From the entries below, pull out each line where "latch" appears.
******************************
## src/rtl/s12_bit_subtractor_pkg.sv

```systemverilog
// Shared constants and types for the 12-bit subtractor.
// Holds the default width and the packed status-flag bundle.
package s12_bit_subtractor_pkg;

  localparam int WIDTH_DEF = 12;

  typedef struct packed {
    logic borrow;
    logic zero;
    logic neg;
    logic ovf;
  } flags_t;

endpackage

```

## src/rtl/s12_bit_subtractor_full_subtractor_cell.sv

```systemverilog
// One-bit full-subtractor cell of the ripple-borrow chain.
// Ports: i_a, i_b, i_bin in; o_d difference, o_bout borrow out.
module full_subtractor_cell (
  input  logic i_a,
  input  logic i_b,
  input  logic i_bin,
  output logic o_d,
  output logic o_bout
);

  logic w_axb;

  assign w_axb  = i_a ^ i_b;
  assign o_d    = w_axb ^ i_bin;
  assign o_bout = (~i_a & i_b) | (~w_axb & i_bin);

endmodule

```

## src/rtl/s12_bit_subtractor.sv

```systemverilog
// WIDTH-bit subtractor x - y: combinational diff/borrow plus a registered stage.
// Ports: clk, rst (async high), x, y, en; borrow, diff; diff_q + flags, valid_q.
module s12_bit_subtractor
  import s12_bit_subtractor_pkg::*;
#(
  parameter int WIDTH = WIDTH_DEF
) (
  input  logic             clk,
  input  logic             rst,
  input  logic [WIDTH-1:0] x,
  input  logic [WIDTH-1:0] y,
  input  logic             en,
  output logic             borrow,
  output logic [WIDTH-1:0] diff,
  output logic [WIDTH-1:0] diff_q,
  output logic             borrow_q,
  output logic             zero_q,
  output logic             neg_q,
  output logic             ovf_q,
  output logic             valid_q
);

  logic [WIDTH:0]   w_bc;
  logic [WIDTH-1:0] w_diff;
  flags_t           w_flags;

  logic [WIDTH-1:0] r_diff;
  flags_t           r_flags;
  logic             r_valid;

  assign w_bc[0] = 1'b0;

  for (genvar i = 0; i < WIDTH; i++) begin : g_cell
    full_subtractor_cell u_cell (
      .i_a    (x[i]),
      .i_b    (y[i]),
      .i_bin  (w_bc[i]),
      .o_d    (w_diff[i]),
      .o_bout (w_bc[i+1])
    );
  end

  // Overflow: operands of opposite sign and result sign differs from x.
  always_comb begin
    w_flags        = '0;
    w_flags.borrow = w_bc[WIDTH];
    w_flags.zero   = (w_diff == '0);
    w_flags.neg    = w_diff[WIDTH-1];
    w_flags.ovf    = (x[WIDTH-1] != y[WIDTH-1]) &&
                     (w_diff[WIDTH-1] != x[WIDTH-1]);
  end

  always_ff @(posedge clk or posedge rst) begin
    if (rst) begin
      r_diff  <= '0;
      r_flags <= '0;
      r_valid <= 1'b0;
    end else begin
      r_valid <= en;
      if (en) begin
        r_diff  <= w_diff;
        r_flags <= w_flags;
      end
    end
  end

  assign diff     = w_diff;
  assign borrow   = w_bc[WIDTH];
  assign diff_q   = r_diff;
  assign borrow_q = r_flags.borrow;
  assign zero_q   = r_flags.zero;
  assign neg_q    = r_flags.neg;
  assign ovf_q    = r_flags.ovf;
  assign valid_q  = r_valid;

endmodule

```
******************************
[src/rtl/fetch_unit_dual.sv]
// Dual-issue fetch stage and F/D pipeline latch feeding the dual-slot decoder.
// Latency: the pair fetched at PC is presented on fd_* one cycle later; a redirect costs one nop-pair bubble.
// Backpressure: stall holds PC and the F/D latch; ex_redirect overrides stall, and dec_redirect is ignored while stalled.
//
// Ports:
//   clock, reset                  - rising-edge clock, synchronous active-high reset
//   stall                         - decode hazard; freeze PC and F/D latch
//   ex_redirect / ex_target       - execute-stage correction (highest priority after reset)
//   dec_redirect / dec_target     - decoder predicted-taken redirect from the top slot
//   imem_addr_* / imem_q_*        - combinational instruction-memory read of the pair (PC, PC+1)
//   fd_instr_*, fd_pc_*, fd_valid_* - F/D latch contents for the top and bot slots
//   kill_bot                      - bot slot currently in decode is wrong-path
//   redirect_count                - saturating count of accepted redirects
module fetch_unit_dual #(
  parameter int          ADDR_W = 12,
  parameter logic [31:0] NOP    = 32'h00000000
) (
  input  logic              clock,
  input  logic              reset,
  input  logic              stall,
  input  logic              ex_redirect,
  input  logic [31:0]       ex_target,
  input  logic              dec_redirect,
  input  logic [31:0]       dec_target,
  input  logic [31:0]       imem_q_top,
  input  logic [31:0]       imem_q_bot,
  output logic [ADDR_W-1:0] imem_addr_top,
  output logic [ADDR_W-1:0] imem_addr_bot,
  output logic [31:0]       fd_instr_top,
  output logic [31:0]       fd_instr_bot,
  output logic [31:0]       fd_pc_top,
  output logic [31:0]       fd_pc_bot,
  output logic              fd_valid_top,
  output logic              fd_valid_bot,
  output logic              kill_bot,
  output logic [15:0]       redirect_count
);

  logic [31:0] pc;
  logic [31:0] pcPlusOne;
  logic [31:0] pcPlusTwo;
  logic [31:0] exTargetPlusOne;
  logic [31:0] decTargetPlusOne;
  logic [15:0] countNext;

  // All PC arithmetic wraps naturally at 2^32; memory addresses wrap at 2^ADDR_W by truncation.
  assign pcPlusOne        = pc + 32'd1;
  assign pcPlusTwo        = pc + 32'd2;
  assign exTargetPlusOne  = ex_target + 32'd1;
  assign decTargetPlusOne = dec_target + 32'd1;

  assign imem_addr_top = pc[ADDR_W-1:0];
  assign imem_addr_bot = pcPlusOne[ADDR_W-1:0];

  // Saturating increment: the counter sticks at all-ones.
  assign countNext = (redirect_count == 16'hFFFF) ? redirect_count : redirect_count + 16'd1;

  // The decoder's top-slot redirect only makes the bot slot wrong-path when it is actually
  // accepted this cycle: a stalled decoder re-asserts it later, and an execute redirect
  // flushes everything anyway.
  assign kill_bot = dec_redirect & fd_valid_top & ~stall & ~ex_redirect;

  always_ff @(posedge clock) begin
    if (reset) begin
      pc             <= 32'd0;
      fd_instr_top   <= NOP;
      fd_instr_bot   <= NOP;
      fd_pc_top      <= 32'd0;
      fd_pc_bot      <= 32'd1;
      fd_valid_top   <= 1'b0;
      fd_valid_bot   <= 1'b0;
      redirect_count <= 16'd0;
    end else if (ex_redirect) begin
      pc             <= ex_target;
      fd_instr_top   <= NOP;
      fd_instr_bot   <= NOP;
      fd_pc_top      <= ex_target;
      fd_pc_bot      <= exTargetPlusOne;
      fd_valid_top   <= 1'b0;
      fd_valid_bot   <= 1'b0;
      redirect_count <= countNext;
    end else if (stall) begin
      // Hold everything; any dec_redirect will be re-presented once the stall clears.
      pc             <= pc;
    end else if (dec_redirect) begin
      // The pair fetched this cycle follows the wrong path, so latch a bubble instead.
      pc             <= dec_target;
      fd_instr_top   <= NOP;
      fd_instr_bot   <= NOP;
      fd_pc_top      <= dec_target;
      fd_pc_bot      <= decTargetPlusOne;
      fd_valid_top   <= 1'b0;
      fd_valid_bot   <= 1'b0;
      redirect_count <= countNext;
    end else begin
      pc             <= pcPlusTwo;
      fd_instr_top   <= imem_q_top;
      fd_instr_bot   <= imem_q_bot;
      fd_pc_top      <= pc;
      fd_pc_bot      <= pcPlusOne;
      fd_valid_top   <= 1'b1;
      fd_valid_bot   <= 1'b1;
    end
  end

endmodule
******************************
ANSWER TO THIS TASK:
// Dual-issue fetch stage and F/D pipeline latch feeding the dual-slot decoder.
// Backpressure: stall holds PC and the F/D latch; ex_redirect overrides stall, and dec_redirect is ignored while stalled.
//   stall                         - decode hazard; freeze PC and F/D latch
//   fd_instr_*, fd_pc_*, fd_valid_* - F/D latch contents for the top and bot slots
      // The pair fetched this cycle follows the wrong path, so latch a bubble instead.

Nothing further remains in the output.